Aerial view of lithium fields in the Atacama desert, Chile. Photo Freedom_wanted/shutterstock.com.

A global competition is under way to secure access to minerals such as lithium and cobalt, crucial to technological development…

The War Below: Lithium, Copper, and the Global Battle to Power Our Lives, by Ernest Scheyder, paperback 384 pages, ISBN ‎978-1804186374, Ithaka 2025. Kindle edition available.

Ernest Scheyder, a correspondent for Reuters who previously covered the shale revolution in the USA, has written a vivid, many-sided account of the forces shaping the global struggle for control of mineral resources and supply routes.

Scheyder has explored some inconvenient truths and advocated for sensible solutions. Though set in the US, with a side trip to a Bolivian salt lake, and written largely from a business point of view, the book contains much to inform and challenge workers here in Britain.
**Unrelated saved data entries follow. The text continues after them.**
[config.mk]
export PLATFORM = sky130hd
export DESIGN_NAME = cache_ctrl
export DESIGN_NICKNAME = d
export VERILOG_FILES = /design/src/rtl/cache_pkg.sv /design/src/rtl/cache_ctrl.sv
export SDC_FILE = /design/constraint.sdc
export NUM_CORES = 1
export LEC_CHECK = 0
export ABC_CLOCK_PERIOD_IN_PS = 4400
export BUFFER_PORTS_ARGS = -buffer_cell sky130_fd_sc_hd__buf_2
export CELL_PAD_IN_SITES_DETAIL_PLACEMENT = 1
export CELL_PAD_IN_SITES_GLOBAL_PLACEMENT = 2
export CORE_MARGIN = 8
export CORE_UTILIZATION = 29
export DETAILED_ROUTE_END_ITERATION = 7
export PLACE_DENSITY_LB_ADDON = 0.1
export SLEW_MARGIN = 20
export SYNTH_ARGS = -nofsm -noshare
export SYNTH_HDL_FRONTEND = slang
export SYNTH_SLANG_ARGS = --single-unit
[constraint.sdc]
create_clock -name clk -period 4.4 [get_ports clk]
set_input_delay 0 -clock clk [delete_from_list [all_inputs] [get_ports clk]]
set_output_delay 0 -clock clk [all_outputs]
set_load 0.05 [all_outputs]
The discovery of a rare and tender flower, a species of buckwheat, whose only known habitat is a bed of lithium, symbolises the dilemma posed throughout the book. How can preservation of nature and civilisation above ground be reconciled with the invasive extraction of what lies hidden beneath – in this case a giant reserve of key battery metal.

Critical minerals such as lithium, copper and cobalt, and rare earths like molybdenum and thorium, are vital to help adapt to climate change, and are integral to technological development. This means digging more mines.

Competition for the metals is intensifying. National interests are intertwined globally in the quest for energy independence. It’s a conundrum – for the working class as well as capitalists. Outsource the dirty work of extraction, and increase carbon footprint through imports. Or mine in, or as close as possible to, our own backyard.

In Britain we see this contradiction played out over oil and gas extraction and steel production. Scheyder quotes a worker at the Perpetua mining company: “If you want to change the climate, industry has to be part of the solution.”

In charting the steady rise of China, with its methodical state-directed planning, Scheyder exposes the disorganisation, waste, and sheer anarchy of the US economic system. That country is rich in critical raw materials. But it has failed to nurture its own assets, outsourcing its entire rare earths industry to China, including its stockpiles of weapons-grade minerals.

US companies seek whatever they think is profitable. So Ford is to partner with Chinese company CATL to build a battery plant in Michigan. And Bolivia, no longer determined to retain its “lithium sovereignty”, chose CATL rather than a US-led consortium.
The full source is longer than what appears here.